§ Exercise description: Please repeat the lines below, exactly and only, from the one that holds "csr_ecall: begin" through the one that holds "and inst_mret both".

§ Supplied material:
### src/rv_core_pkg.sv
`default_nettype none

package rv_core_pkg;

  localparam int xlen = 32;
  localparam int nreg = 16;

  typedef logic [$clog2(nreg)-1:0] reg_idx_t;

  // Machine CSR addresses that this core implements
  typedef enum logic [11:0] {
    csr_mstatus   = 12'h300,
    csr_mtvec     = 12'h305,
    csr_mepc      = 12'h341,
    csr_mcause    = 12'h342,
    csr_mvendorid = 12'hF11,
    csr_marchid   = 12'hF12
  } csr_addr_e;

  typedef enum logic [1:0] {
    csr_none,
    csr_write,
    csr_ecall,
    csr_mret
  } csr_op_e;

  localparam logic [xlen-1:0] mstatus_reset   = 32'h0000_1800;
  localparam logic [xlen-1:0] mstatus_ecall   = 32'h0000_1800;
  localparam logic [xlen-1:0] mcause_ecall    = 32'h0000_000b;
  localparam logic [xlen-1:0] mvendorid_value = 32'h7973_7978;
  localparam logic [xlen-1:0] marchid_value   = 32'h017D_C685;

  // Bit positions inside mstatus touched by mret
  localparam int mstatus_mie    = 3;
  localparam int mstatus_mpie   = 7;
  localparam int mstatus_mpp_lo = 11;
  localparam int mstatus_mpp_hi = 12;

  typedef struct packed {
    reg_idx_t  rs1;
    reg_idx_t  rs2;
    csr_addr_e csr_addr;
    logic      inst_ecall;
    logic      inst_mret;
  } rd_req_t;

  typedef struct packed {
    logic [xlen-1:0] src1;
    logic [xlen-1:0] src2;
    logic [xlen-1:0] csr_data;
  } rd_rsp_t;

  typedef struct packed {
    logic [xlen-1:0] pc;
    reg_idx_t        rd;
    logic            gpr_wen;
    logic [xlen-1:0] gpr_wdata;
    csr_op_e         csr_op;
    csr_addr_e       csr_addr;
    logic [xlen-1:0] csr_wdata;
  } exu_to_wb_t;

  // The en flag is high only in the cycle the write is applied
  typedef struct packed {
    logic            en;
    logic            gpr_we;
    reg_idx_t        rd;
    logic [xlen-1:0] gpr_wdata;
    csr_op_e         csr_op;
    csr_addr_e       csr_addr;
    logic [xlen-1:0] csr_wdata;
    logic [xlen-1:0] pc;
  } commit_t;

  typedef struct packed {
    logic [xlen-1:0] mtvec;
    logic [xlen-1:0] mepc;
  } trap_vec_t;

endpackage

`default_nettype wire

### src/gpr_file.sv
`timescale 1ns/1ps
`default_nettype none

module gpr_file
  import rv_core_pkg::*;
(
  input  wire logic            clk,
  input  wire logic            rst_n,
  input  wire commit_t         commit,
  input  wire reg_idx_t        rs1,
  input  wire reg_idx_t        rs2,
  output logic      [xlen-1:0] src1,
  output logic      [xlen-1:0] src2
);

  logic [xlen-1:0] regs [nreg];

  // Entry 0 is never written, so it keeps its reset value of zero
  always_ff @(posedge clk or negedge rst_n) begin
    if (!rst_n) begin
      for (int i = 0; i < nreg; i++) begin
        regs[i] <= '0;
      end
    end else if (commit.en && commit.gpr_we && (commit.rd != '0)) begin
      regs[commit.rd] <= commit.gpr_wdata;
    end
  end

  assign src1 = regs[rs1];
  assign src2 = regs[rs2];

  x0_stays_zero: assert property (
    @(posedge clk) disable iff (!rst_n) regs[0] == '0
  ) else $error("x0 holds a nonzero value");

endmodule

`default_nettype wire

### src/csr_file.sv
`timescale 1ns/1ps
`default_nettype none

module csr_file
  import rv_core_pkg::*;
(
  input  wire logic             clk,
  input  wire logic             rst_n,
  input  wire commit_t          commit,
  input  wire csr_addr_e        csr_addr,
  input  wire logic             inst_ecall,
  input  wire logic             inst_mret,
  output logic       [xlen-1:0] csr_data,
  output trap_vec_t             trap_vec
);

  logic [xlen-1:0] mtvec;
  logic [xlen-1:0] mepc;
  logic [xlen-1:0] mstatus;
  logic [xlen-1:0] mcause;
  logic [xlen-1:0] mstatus_mret;

  // mret restores MIE from MPIE, sets MPIE and drops back to U mode
  always_comb begin
    mstatus_mret = mstatus;
    mstatus_mret[mstatus_mie] = mstatus[mstatus_mpie];
    mstatus_mret[mstatus_mpie] = 1'b1;
    mstatus_mret[mstatus_mpp_hi:mstatus_mpp_lo] = '0;
  end

  always_ff @(posedge clk or negedge rst_n) begin
    if (!rst_n) begin
      mtvec   <= '0;
      mepc    <= '0;
      mstatus <= mstatus_reset;
      mcause  <= '0;
    end else if (commit.en) begin
      case (commit.csr_op)
        csr_write: begin
          // Read-only and unknown addresses fall through untouched
          case (commit.csr_addr)
            csr_mtvec:   mtvec   <= commit.csr_wdata;
            csr_mepc:    mepc    <= commit.csr_wdata;
            csr_mstatus: mstatus <= commit.csr_wdata;
            csr_mcause:  mcause  <= commit.csr_wdata;
            default: ;
          endcase
        end
        csr_ecall: begin
          mepc    <= commit.pc;
          mcause  <= mcause_ecall;
          mstatus <= mstatus_ecall;
        end
        csr_mret: begin
          mstatus <= mstatus_mret;
        end
        default: ;
      endcase
    end
  end

  always_comb begin
    if (inst_ecall) begin
      csr_data = mtvec;
    end else if (inst_mret) begin
      csr_data = mepc;
    end else begin
      case (csr_addr)
        csr_mtvec:     csr_data = mtvec;
        csr_mepc:      csr_data = mepc;
        csr_mstatus:   csr_data = mstatus;
        csr_mcause:    csr_data = mcause;
        csr_mvendorid: csr_data = mvendorid_value;
        csr_marchid:   csr_data = marchid_value;
        default:       csr_data = '0;
      endcase
    end
  end

  assign trap_vec = '{mtvec: mtvec, mepc: mepc};

  // Decode flags a single system instruction at a time
  ecall_mret_exclusive: assert property (
    @(posedge clk) disable iff (!rst_n) !(inst_ecall && inst_mret)
  ) else $error("inst_ecall and inst_mret both set");

endmodule

`default_nettype wire

### src/wb_stage.sv
`timescale 1ns/1ps
`default_nettype none

module wb_stage
  import rv_core_pkg::*;
(
  input  wire logic              clk,
  input  wire logic              rst_n,
  input  wire logic              exu_valid,
  input  wire exu_to_wb_t        exu_data,
  output logic                   exu_ready,
  input  wire trap_vec_t         trap_vec,
  output logic                   if_valid,
  output logic       [xlen-1:0]  if_next_pc,
  input  wire logic              if_ready,
  output commit_t                commit
);

  exu_to_wb_t entry;
  logic       exu_fire;
  logic       if_fire;

  assign exu_fire = exu_valid && exu_ready;
  assign if_fire  = if_valid && if_ready;

  // Take a new result while empty or while the held one leaves
  assign exu_ready = !if_valid || if_ready;

  always_ff @(posedge clk or negedge rst_n) begin
    if (!rst_n) begin
      if_valid <= 1'b0;
    end else if (exu_fire) begin
      if_valid <= 1'b1;
    end else if (if_fire) begin
      if_valid <= 1'b0;
    end
  end

  always_ff @(posedge clk) begin
    if (exu_fire) begin
      entry <= exu_data;
    end
  end

  // trap_vec cannot move before this entry commits, so the pre-commit
  // mtvec and mepc are what fetch sees
  always_comb begin
    case (entry.csr_op)
      csr_ecall: if_next_pc = trap_vec.mtvec;
      csr_mret:  if_next_pc = trap_vec.mepc;
      default:   if_next_pc = entry.pc + 32'd4;
    endcase
  end

  assign commit = '{
    en:        if_fire,
    gpr_we:    entry.gpr_wen,
    rd:        entry.rd,
    gpr_wdata: entry.gpr_wdata,
    csr_op:    entry.csr_op,
    csr_addr:  entry.csr_addr,
    csr_wdata: entry.csr_wdata,
    pc:        entry.pc
  };

  if_hold_on_stall: assert property (
    @(posedge clk) disable iff (!rst_n)
    (if_valid && !if_ready) |=> if_valid && $stable(if_next_pc)
  ) else $error("if_valid or if_next_pc moved while fetch stalled");

  if_idle_after_reset: assert property (
    @(posedge clk) $rose(rst_n) |-> !if_valid
  ) else $error("if_valid high coming out of reset");

endmodule

`default_nettype wire

### src/reg_csr_unit.sv
`timescale 1ns/1ps
`default_nettype none

module reg_csr_unit
  import rv_core_pkg::*;
(
  input  wire logic             clk,
  input  wire logic             rst_n,
  input  wire rd_req_t          rd_req,
  output rd_rsp_t               rd_rsp,
  input  wire logic             exu_valid,
  input  wire exu_to_wb_t       exu_data,
  output logic                  exu_ready,
  output logic                  if_valid,
  output logic       [xlen-1:0] if_next_pc,
  input  wire logic             if_ready
);

  commit_t         commit;
  trap_vec_t       trap_vec;
  logic [xlen-1:0] src1;
  logic [xlen-1:0] src2;
  logic [xlen-1:0] csr_data;

  wb_stage wb_stage_i (
    .clk        (clk),
    .rst_n      (rst_n),
    .exu_valid  (exu_valid),
    .exu_data   (exu_data),
    .exu_ready  (exu_ready),
    .trap_vec   (trap_vec),
    .if_valid   (if_valid),
    .if_next_pc (if_next_pc),
    .if_ready   (if_ready),
    .commit     (commit)
  );

  gpr_file gpr_file_i (
    .clk    (clk),
    .rst_n  (rst_n),
    .commit (commit),
    .rs1    (rd_req.rs1),
    .rs2    (rd_req.rs2),
    .src1   (src1),
    .src2   (src2)
  );

  csr_file csr_file_i (
    .clk        (clk),
    .rst_n      (rst_n),
    .commit     (commit),
    .csr_addr   (rd_req.csr_addr),
    .inst_ecall (rd_req.inst_ecall),
    .inst_mret  (rd_req.inst_mret),
    .csr_data   (csr_data),
    .trap_vec   (trap_vec)
  );

  assign rd_rsp = '{src1: src1, src2: src2, csr_data: csr_data};

endmodule

`default_nettype wire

§ Response to the task:
        csr_ecall: begin
          mepc    <= commit.pc;
          mcause  <= mcause_ecall;
          mstatus <= mstatus_ecall;
        end
        csr_mret: begin
          mstatus <= mstatus_mret;
        end
        default: ;
      endcase
    end
  end

  always_comb begin
    if (inst_ecall) begin
      csr_data = mtvec;
    end else if (inst_mret) begin
      csr_data = mepc;
    end else begin
      case (csr_addr)
        csr_mtvec:     csr_data = mtvec;
        csr_mepc:      csr_data = mepc;
        csr_mstatus:   csr_data = mstatus;
        csr_mcause:    csr_data = mcause;
        csr_mvendorid: csr_data = mvendorid_value;
        csr_marchid:   csr_data = marchid_value;
        default:       csr_data = '0;
      endcase
    end
  end

  assign trap_vec = '{mtvec: mtvec, mepc: mepc};

  // Decode flags a single system instruction at a time
  ecall_mret_exclusive: assert property (
    @(posedge clk) disable iff (!rst_n) !(inst_ecall && inst_mret)
  ) else $error("inst_ecall and inst_mret both set");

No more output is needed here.